Un texte de Joane Bérubé

Coordonnatrice du programme Fourchette bleue, Laurie Dumas estime que c’est en partie par habitude, mais aussi parce que les produits étrangers sont souvent en plus grand nombre sur les tablettes des supermarchés que les Québécois mangent plus de poissons importés. Le coût des produits marins d’ici est aussi un frein, avoue Mme Dumas.

Pour accroître la portion de poissons, crustacés et algues pêchés et cultivés au Québec, l’organisme entreprend cet hiver une tournée pour sensibiliser tous les acteurs de la filière marine alimentaire à cet enjeu.
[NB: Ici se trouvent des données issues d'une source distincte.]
===== src/hdl/pmx_cfg.svh =====
`ifndef PMX_CFG_SVH
`define PMX_CFG_SVH
// ----------------------------------------------------------------
// register byte offsets
// ----------------------------------------------------------------
`define PMX_CTRL_OFF    12'h000
`define PMX_AUXFRQ_OFF  12'h004
`define PMX_AUXCFG_OFF  12'h008
`define PMX_TIMERS_OFF  12'h00c
`define PMX_STATUS_OFF  12'h010
`define PMX_RUNT_OFF    12'h014
`define PMX_RELAY_OFF   12'h028
`define PMX_ADDR_STEP   12'h004
// ----------------------------------------------------------------
// field positions, reset values and mode codes
// ----------------------------------------------------------------
`define PMX_LOOPMODE_LSB 8
`define PMX_MAINEN_BIT   16
`define PMX_HI_LSB       16
`define PMX_CTRL_RST     32'h0001_0000
`define PMX_PM_OFF       8'h00
`define PMX_PM_FIX1      8'h01
`define PMX_PM_FLT2      8'h02
`define PMX_PM_FLT3      8'h03
`define PMX_PM_FIX11     8'h0b
`define PMX_PM_FLT12     8'h0c
`define PMX_PM_FLT13     8'h0d
`define PMX_PM_LNK52     8'h34
`define PMX_PM_LNK54     8'h36
`define PMX_RELAY_MAX    20'd1000000
`define PMX_SAVE_MASK    20'hffff0
`define PMX_WIN_MULT     8'd10
// ----------------------------------------------------------------
// timing: 100 MHz clock, hour and tenth-second bases
// ----------------------------------------------------------------
`define PMX_CLK_NS       10
`define PMX_HOUR_S       64'd3600
`define PMX_HOUR_CYC     (`PMX_HOUR_S * 64'd1000000000 / `PMX_CLK_NS)
`define PMX_TENTH_NS     64'd100000000
`define PMX_TENTH_CYC    (`PMX_TENTH_NS / `PMX_CLK_NS)
`endif


===== src/hdl/pmx_pkg.sv =====
package pmx_pkg;
   // external loop decode result
   typedef struct packed {
      logic en;      // loop may run
      logic inv;     // inverse action
      logic run_ilk; // needs inverter running
      logic cmd_ilk; // needs loop-on input
   } pmx_loop_t;
   // aux drive state
   typedef enum logic [1:0] {
      PMX_AUX_OFF = 2'b01,
      PMX_AUX_ON  = 2'b10
   } pmx_aux_t;
endpackage : pmx_pkg


===== src/hdl/pmx_cnt_if.sv =====
`timescale 1ns/1ps
interface pmx_cnt_if #(parameter int W = 16);
   logic         run;    // count enable level
   logic         ld;     // load strobe
   logic [W-1:0] ld_val; // load value
   logic         clr;    // clear strobe
   logic         snap;   // round down to save granularity
   logic [W-1:0] val;    // current count
   modport ctl (output run, ld, ld_val, clr, snap, input val);
   modport cnt (input run, ld, ld_val, clr, snap, output val);
endinterface : pmx_cnt_if


===== src/hdl/pmx_counter.sv =====
`timescale 1ns/1ps
`include "pmx_cfg.svh"
module pmx_counter #(
   parameter int          W   = 16,  // counter width
   parameter bit          SAT = 0,   // saturate instead of wrap
   parameter logic [W-1:0] MAX = '1, // saturation value
   parameter longint      PRE = 1    // run cycles per count
) (
   input wire logic pclk,    // clock
   input wire logic presetn, // async reset, low
   pmx_cnt_if.cnt   p        // counter port
);
   localparam int PW = (PRE > 1) ? $clog2(PRE) : 1;
   logic [PW-1:0] pre;
   logic          step;
   // prescale: one count per PRE cycles of run
   assign step = p.run && (PRE <= 1 || pre == PW'(PRE - 1));
   always_ff @(posedge pclk or negedge presetn) begin
      if (!presetn) begin
         pre <= '0;
      end else if (p.run) begin
         pre <= step ? '0 : pre + 1'b1;
      end
   end
   // loads beat clears beat counting; the operator write always lands
   always_ff @(posedge pclk or negedge presetn) begin
      if (!presetn) begin
         p.val <= '0;
      end else if (p.ld) begin
         p.val <= p.ld_val;
      end else if (p.clr) begin
         p.val <= '0;
      end else if (p.snap) begin
         p.val <= p.val & W'(`PMX_SAVE_MASK);
      end else if (step && !(SAT && p.val >= MAX)) begin
         p.val <= p.val + 1'b1;
      end
   end
endmodule : pmx_counter


===== src/hdl/pmx_top.sv =====
`timescale 1ns/1ps
`include "pmx_cfg.svh"
module pmx_top
   import pmx_pkg::*;
#(
   parameter longint HOUR_CYC  = `PMX_HOUR_CYC,  // cycles per hour
   parameter longint TENTH_CYC = `PMX_TENTH_CYC, // cycles per 0.1 s
   parameter int     FW        = 12,             // freq width, 0.1 Hz
   parameter int     RW        = 20              // relay count width
) (
   input  wire logic        pclk,             // apb clock
   input  wire logic        presetn,          // async reset, low
   input  wire logic        psel,             // apb select
   input  wire logic        penable,          // apb enable
   input  wire logic        pwrite,           // apb direction
   input  wire logic [11:0] paddr,            // apb byte address
   input  wire logic [31:0] pwdata,           // apb write data
   output logic      [31:0] prdata,           // apb read data
   output logic             pready,           // apb ready
   output logic             pslverr,          // apb error
   input  wire logic [FW-1:0] out_freq,       // output freq, 0.1 Hz
   input  wire logic [FW-1:0] pressure_pv,    // process value
   input  wire logic        all_motors_run,   // all set motors on
   input  wire logic        add_motor_req,    // motor add start pulse
   input  wire logic        motors_decreasing,// motor removal active
   input  wire logic        gate_on,          // output gate on
   input  wire logic        dew_prevent,      // dew prevention active
   input  wire logic [3:0]  mains_run,        // motor mains outputs
   input  wire logic [2:0]  inv_drive,        // motor inverter outputs
   input  wire logic [2:0]  slave_run,        // linked slave running
   input  wire logic [7:0]  relay_out,        // relay and y outputs
   input  wire logic        power_down,       // power-off save pulse
   input  wire logic        inv_running,      // inverter running out
   input  wire logic        ext_loop1_on_cmd, // loop-on digital input
   input  wire logic        run_cmd,          // run command
   input  wire logic        decelerating,     // decelerating
   input  wire logic signed [15:0] loop_err,  // loop error in
   output logic             aux_motor_drive,  // aux motor drive
   output logic             ext_loop_run,     // ext loop running
   output logic             ext_loop_inverse, // inverse action
   output logic             integral_hold,    // hold integral term
   output logic signed [15:0] loop_err_out    // signed loop error
);
   // ----------------------------------------------------------------
   // configuration registers
   // ----------------------------------------------------------------
   logic [31:0] ctrl, auxfrq, auxcfg, timers;
   logic [7:0]  pump_mode_select;
   logic [7:0]  ext_loop1_mode_select;
   logic        main_loop_en;
   logic [FW-1:0] aux_motor_on_level, aux_motor_hysteresis_width;
   logic [FW-1:0] freq_detect_hysteresis, aux_motor_pressure_level;
   logic [15:0] contactor_restart_time, aux_motor_connect_timer;
   assign pump_mode_select      = ctrl[7:0];
   assign ext_loop1_mode_select = ctrl[`PMX_LOOPMODE_LSB +: 8];
   assign main_loop_en          = ctrl[`PMX_MAINEN_BIT];
   assign aux_motor_on_level         = auxfrq[FW-1:0];
   assign aux_motor_hysteresis_width = auxfrq[`PMX_HI_LSB +: FW];
   assign freq_detect_hysteresis     = auxcfg[FW-1:0];
   assign aux_motor_pressure_level   = auxcfg[`PMX_HI_LSB +: FW];
   assign contactor_restart_time     = timers[15:0];
   assign aux_motor_connect_timer    = timers[`PMX_HI_LSB +: 16];

   // ----------------------------------------------------------------
   // decode functions
   // ----------------------------------------------------------------
   function automatic logic is_floating(input logic [7:0] m);
      is_floating = (m == `PMX_PM_FLT2) || (m == `PMX_PM_FLT12);
   endfunction : is_floating

   function automatic logic is_cascade(input logic [7:0] m);
      is_cascade = (m == `PMX_PM_FIX1) || (m == `PMX_PM_FLT2) ||
                   (m == `PMX_PM_FLT3) || (m == `PMX_PM_FIX11) ||
                   (m == `PMX_PM_FLT12) || (m == `PMX_PM_FLT13);
   endfunction : is_cascade

   function automatic logic [RW-1:0] max3(input logic [RW-1:0] a,
                                          input logic [RW-1:0] b,
                                          input logic [RW-1:0] c);
      logic [RW-1:0] m;
      m = (a > b) ? a : b;
      max3 = (m > c) ? m : c;
   endfunction : max3

   // loop mode table: unknown codes behave as disabled
   function automatic pmx_loop_t loop_decode(input logic [7:0] m);
      loop_decode = '0;
      case (m)
         8'h01: loop_decode = 4'b1000;
         8'h02: loop_decode = 4'b1100;
         8'h0b: loop_decode = 4'b1010;
         8'h0c: loop_decode = 4'b1110;
         8'h15: loop_decode = 4'b1001;
         8'h16: loop_decode = 4'b1101;
         8'h1f: loop_decode = 4'b1011;
         8'h20: loop_decode = 4'b1111;
         default: loop_decode = '0;
      endcase
   endfunction : loop_decode

   // ----------------------------------------------------------------
   // apb decode
   // ----------------------------------------------------------------
   logic        acc, wr_en, hit_ctrl, hit_auxfrq, hit_auxcfg;
   logic        hit_timers, hit_status, hit_runt, hit_relay;
   logic [11:0] runt_rel, relay_rel;
   logic [2:0]  runt_idx;
   logic [1:0]  relay_idx;
   // access phase, answered after one wait cycle
   assign acc        = psel && penable && !pready;
   assign wr_en      = acc && pwrite;
   assign runt_rel   = paddr - `PMX_RUNT_OFF;
   assign relay_rel  = paddr - `PMX_RELAY_OFF;
   assign runt_idx   = runt_rel[4:2];
   assign relay_idx  = relay_rel[3:2];
   assign hit_ctrl   = paddr == `PMX_CTRL_OFF;
   assign hit_auxfrq = paddr == `PMX_AUXFRQ_OFF;
   assign hit_auxcfg = paddr == `PMX_AUXCFG_OFF;
   assign hit_timers = paddr == `PMX_TIMERS_OFF;
   assign hit_status = paddr == `PMX_STATUS_OFF;
   assign hit_runt   = paddr >= `PMX_RUNT_OFF && paddr < `PMX_RELAY_OFF
                       && paddr[1:0] == 2'b00;
   assign hit_relay  = paddr >= `PMX_RELAY_OFF &&
                       paddr < `PMX_RELAY_OFF + 4 * `PMX_ADDR_STEP &&
                       paddr[1:0] == 2'b00;

   // configuration writes
   always_ff @(posedge pclk or negedge presetn) begin
      if (!presetn) begin
         ctrl   <= `PMX_CTRL_RST;
         auxfrq <= '0;
         auxcfg <= '0;
         timers <= '0;
      end else if (wr_en) begin
         if (hit_ctrl)   ctrl   <= pwdata;
         if (hit_auxfrq) auxfrq <= pwdata;
         if (hit_auxcfg) auxcfg <= pwdata;
         if (hit_timers) timers <= pwdata;
      end
   end

   // ----------------------------------------------------------------
   // free-run window after a motor add
   // ----------------------------------------------------------------
   localparam int TW = (TENTH_CYC > 1) ? $clog2(TENTH_CYC) : 1;
   logic [TW-1:0] tenth_cnt;
   logic [19:0]   win_left;
   logic [15:0]   win_base;
   logic          tenth_tick, win_act;
   assign tenth_tick = tenth_cnt == TW'(TENTH_CYC - 1);
   assign win_act    = win_left != '0;
   // window length is ten times the larger timer, in 0.1 s units
   assign win_base   = (contactor_restart_time > aux_motor_connect_timer)
                       ? contactor_restart_time : aux_motor_connect_timer;
   always_ff @(posedge pclk or negedge presetn) begin
      if (!presetn) begin
         tenth_cnt <= '0;
         win_left  <= '0;
      end else begin
         tenth_cnt <= tenth_tick ? '0 : tenth_cnt + 1'b1;
         if (add_motor_req && is_floating(pump_mode_select)) begin
            win_left <= 20'(win_base) * 20'(`PMX_WIN_MULT);
         end else if (tenth_tick && win_act) begin
            win_left <= win_left - 1'b1;
         end
      end
   end

   // ----------------------------------------------------------------
   // aux motor drive
   // ----------------------------------------------------------------
   logic [FW-1:0] hyst;
   logic [FW:0]   freq_plus_hyst;
   logic          aux_allowed, lvl_on, lvl_off, win_on;
   pmx_aux_t      aux_st, next_aux_st;
   // zero width falls back to the general detect hysteresis
   assign hyst = (aux_motor_hysteresis_width == '0) ?
                 freq_detect_hysteresis : aux_motor_hysteresis_width;
   assign freq_plus_hyst = {1'b0, out_freq} + {1'b0, hyst};
   assign aux_allowed = main_loop_en &&
                        pump_mode_select != `PMX_PM_OFF &&
                        !motors_decreasing;
   assign lvl_on  = all_motors_run && aux_motor_on_level != '0 &&
                    out_freq >= aux_motor_on_level;
   assign lvl_off = freq_plus_hyst < {1'b0, aux_motor_on_level};
   // floating modes FLT2 and FLT12 judge pressure only inside the free-run window
   assign win_on  = win_act &&
                    pressure_pv < aux_motor_pressure_level;

   always_comb begin
      next_aux_st = aux_st;
      if (!aux_allowed) begin
         next_aux_st = PMX_AUX_OFF;
      end else if (is_floating(pump_mode_select)) begin
         next_aux_st = win_on ? PMX_AUX_ON : PMX_AUX_OFF;
      end else begin
         case (aux_st)
            PMX_AUX_OFF: begin
               if (lvl_on) next_aux_st = PMX_AUX_ON;
            end
            PMX_AUX_ON: begin
               if (lvl_off) next_aux_st = PMX_AUX_OFF;
            end
            default: next_aux_st = PMX_AUX_OFF;
         endcase
      end
   end

   always_ff @(posedge pclk or negedge presetn) begin
      if (!presetn) begin
         aux_st          <= PMX_AUX_OFF;
         aux_motor_drive <= 1'b0;
      end else begin
         aux_st          <= next_aux_st;
         aux_motor_drive <= next_aux_st == PMX_AUX_ON;
      end
   end

   // ----------------------------------------------------------------
   // motor run-time counters
   // ----------------------------------------------------------------
   logic       inv_ok, mode_fix, mode_flt, mode_lnk;
   logic [4:0] rt_run;
   logic [15:0] rt_val [5];
   assign inv_ok   = gate_on && !dew_prevent;
   assign mode_fix = pump_mode_select == `PMX_PM_FIX1 ||
                     pump_mode_select == `PMX_PM_FIX11;
   assign mode_flt = pump_mode_select == `PMX_PM_FLT2 ||
                     pump_mode_select == `PMX_PM_FLT3 ||
                     pump_mode_select == `PMX_PM_FLT12 ||
                     pump_mode_select == `PMX_PM_FLT13;
   assign mode_lnk = pump_mode_select == `PMX_PM_LNK52 ||
                     pump_mode_select == `PMX_PM_LNK54;
   // counter 0 is the inverter motor or the master unit
   assign rt_run[0] = (mode_fix || mode_lnk) && inv_ok;
   assign rt_run[4] = mode_fix && mains_run[3];

   generate
      for (genvar i = 0; i < 5; i++) begin : g_rt
         pmx_cnt_if #(.W(16)) rif ();
         if (i >= 1 && i <= 3) begin : g_mid
            // mains time counts even when the inverter gate is off
            assign rt_run[i] = (mode_fix && mains_run[i-1]) ||
                               (mode_flt && ((inv_drive[i-1] && inv_ok) ||
                                mains_run[i-1])) ||
                               (mode_lnk && slave_run[i-1]);
         end
         assign rif.run    = rt_run[i];
         assign rif.ld = wr_en && hit_runt && runt_idx == 3'(i);
         assign rif.ld_val = pwdata[15:0];
         assign rif.clr    = 1'b0;
         assign rif.snap   = 1'b0;
         assign rt_val[i]  = rif.val;
         pmx_counter #(.W(16), .SAT(0), .PRE(HOUR_CYC)) u_rt (
            .pclk    (pclk),
            .presetn (presetn),
            .p       (rif)
         );
      end
   endgenerate

   // ----------------------------------------------------------------
   // relay on-event counters
   // ----------------------------------------------------------------
   logic [7:0]    relay_q, relay_rise;
   logic [RW-1:0] rl_val [8];
   logic [RW-1:0] grp_val [4];
   logic [3:0]    grp_clr;
   logic [1:0]    rl_grp [8];
   assign relay_rise = relay_out & ~relay_q;
   // outputs 0-2 are transistor outs, 3 and 4 single relays, 5-7 option
   assign rl_grp = '{2'd0, 2'd0, 2'd0, 2'd1, 2'd2, 2'd3, 2'd3, 2'd3};
   assign grp_clr = {4{wr_en && hit_relay}} & (4'b0001 << relay_idx);
   always_ff @(posedge pclk or negedge presetn) begin
      if (!presetn) relay_q <= '0;
      else          relay_q <= relay_out;
   end

   generate
      for (genvar j = 0; j < 8; j++) begin : g_rl
         pmx_cnt_if #(.W(RW)) cif ();
         assign cif.run    = relay_rise[j] &&
                             is_cascade(pump_mode_select);
         assign cif.ld     = 1'b0;
         assign cif.ld_val = '0;
         assign cif.clr    = grp_clr[rl_grp[j]];
         assign cif.snap   = power_down;
         assign rl_val[j]  = cif.val;
         pmx_counter #(.W(RW), .SAT(1), .MAX(`PMX_RELAY_MAX), .PRE(1))
         u_rl (
            .pclk    (pclk),
            .presetn (presetn),
            .p       (cif)
         );
      end
   endgenerate

   // grouped outputs show the worst relay, not the total wear
   assign grp_val[0] = max3(rl_val[0], rl_val[1], rl_val[2]);
   assign grp_val[1] = rl_val[3];
   assign grp_val[2] = rl_val[4];
   assign grp_val[3] = max3(rl_val[5], rl_val[6], rl_val[7]);

   // ----------------------------------------------------------------
   // external loop enable
   // ----------------------------------------------------------------
   pmx_loop_t lp;
   logic      next_run, next_hold;
   assign lp = loop_decode(ext_loop1_mode_select);
   // the loop-on input is only meaningful once software routes it here
   assign next_run = lp.en && (!lp.run_ilk || inv_running) &&
                     (!lp.cmd_ilk || ext_loop1_on_cmd);
   // stop decel only; a setpoint-driven decel keeps integrating
   assign next_hold = lp.run_ilk && decelerating && !run_cmd;
   always_ff @(posedge pclk or negedge presetn) begin
      if (!presetn) begin
         ext_loop_run     <= 1'b0;
         ext_loop_inverse <= 1'b0;
         integral_hold    <= 1'b0;
         loop_err_out     <= '0;
      end else begin
         ext_loop_run     <= next_run;
         ext_loop_inverse <= lp.inv;
         integral_hold    <= next_hold;
         loop_err_out     <= lp.inv ? -loop_err : loop_err;
      end
   end

   // ----------------------------------------------------------------
   // apb read and answer
   // ----------------------------------------------------------------
   logic [31:0] rd_mux;
   logic        rd_hit;
   assign rd_hit = hit_ctrl || hit_auxfrq || hit_auxcfg || hit_timers ||
                   hit_status || hit_runt || hit_relay;
   // relay counts read as raw events; keypad shows 1.000 for 1000
   assign rd_mux =
      hit_ctrl   ? ctrl :
      hit_auxfrq ? auxfrq :
      hit_auxcfg ? auxcfg :
      hit_timers ? timers :
      hit_status ? {27'h0, win_act, integral_hold, ext_loop_inverse,
                    ext_loop_run, aux_motor_drive} :
      hit_runt   ? {16'h0, rt_val[runt_idx]} :
      hit_relay  ? {{(32-RW){1'b0}}, grp_val[relay_idx]} :
      32'h0000_0000;
   always_ff @(posedge pclk or negedge presetn) begin
      if (!presetn) begin
         pready  <= 1'b0;
         pslverr <= 1'b0;
         prdata  <= '0;
      end else begin
         pready  <= acc;
         pslverr <= acc && !(rd_hit && !(pwrite && hit_status));
         prdata  <= (acc && !pwrite) ? rd_mux : '0;
      end
   end
endmodule : pmx_top


===== config.mk =====
export PLATFORM = sky130hd
export DESIGN_NAME = pmx_top
export DESIGN_NICKNAME = d
export VERILOG_FILES = /design/src/hdl/pmx_pkg.sv /design/src/hdl/pmx_cnt_if.sv /design/src/hdl/pmx_counter.sv /design/src/hdl/pmx_top.sv
export VERILOG_INCLUDE_DIRS = /design/src /design/src/hdl
export SDC_FILE = /design/constraint.sdc
export NUM_CORES = 2
export LEC_CHECK = 0
export BUFFER_PORTS_ARGS = -buffer_cell sky130_fd_sc_hd__clkbuf_2
export CORE_UTILIZATION = 25
export CTS_CLUSTER_DIAMETER = 40
export DETAILED_ROUTE_END_ITERATION = 16
export GPL_ROUTABILITY_DRIVEN = 0
export GPL_TIMING_DRIVEN = 1
export SKIP_CTS_REPAIR_TIMING = 1
export SLEW_MARGIN = 20
export SYNTH_ARGS = -nofsm -noshare
export SYNTH_HDL_FRONTEND = slang
export SYNTH_SLANG_ARGS = --single-unit

===== constraint.sdc =====
create_clock -name pclk -period 14.7 [get_ports pclk]
set_input_delay 1.47 -clock pclk [delete_from_list [all_inputs] [get_ports pclk]]
set_output_delay 1.47 -clock pclk [all_outputs]
set_load 0.005 [all_outputs]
Fourchette bleue veut discuter de diversification de la pêche et de promotion des produits avec des pêcheurs, mariculteurs, industriels-transformateurs, distributeurs, poissonniers et restaurateurs.

La tournée permettra aussi de présenter le programme Fourchette bleue aux pêcheurs, le rôle de Fourchette bleue et la liste des espèces valorisées.

La coordonnatrice entend aussi mettre de l’avant l’intérêt des restaurateurs et des poissonniers pour des espèces méconnues, émergentes ou moins présentes sur les étals, mais qui font partie des prises accidentelles des pêcheurs. « S’ils ont la possibilité de les ramener, nous, on veut leur démontrer qu’il y a une demande pour ces produits », explique Laurie Dumas.

Beaucoup de produits, comme les couteaux de mer, sont exportés ailleurs tandis qu’on importe souvent des produits de moins bonne qualité, souligne Mme Dumas. Cette dernière réfère notamment au tilapia, souvent élevé de manière intensive avec des hormones de croissance.

Mme Dumas entend donc sensibiliser les transformateurs et les fournisseurs à la demande locale. « On est souvent avec les restaurateurs, les chefs qui nous demandent de travailler par exemple avec le calmar du Saint-Laurent ou avec la baudroie, qui est un poisson très prisé avec un goût s’apparentant au homard, mais c’est très difficile d’en trouver », relate la porte-parole de Fourchette bleue.

Laurie Dumas croit qu’en incitant ainsi les pêcheurs, les fournisseurs et les transformateurs à diversifier leurs prises et leurs transformations apparaîtront sur les tablettes de nouvelles espèces.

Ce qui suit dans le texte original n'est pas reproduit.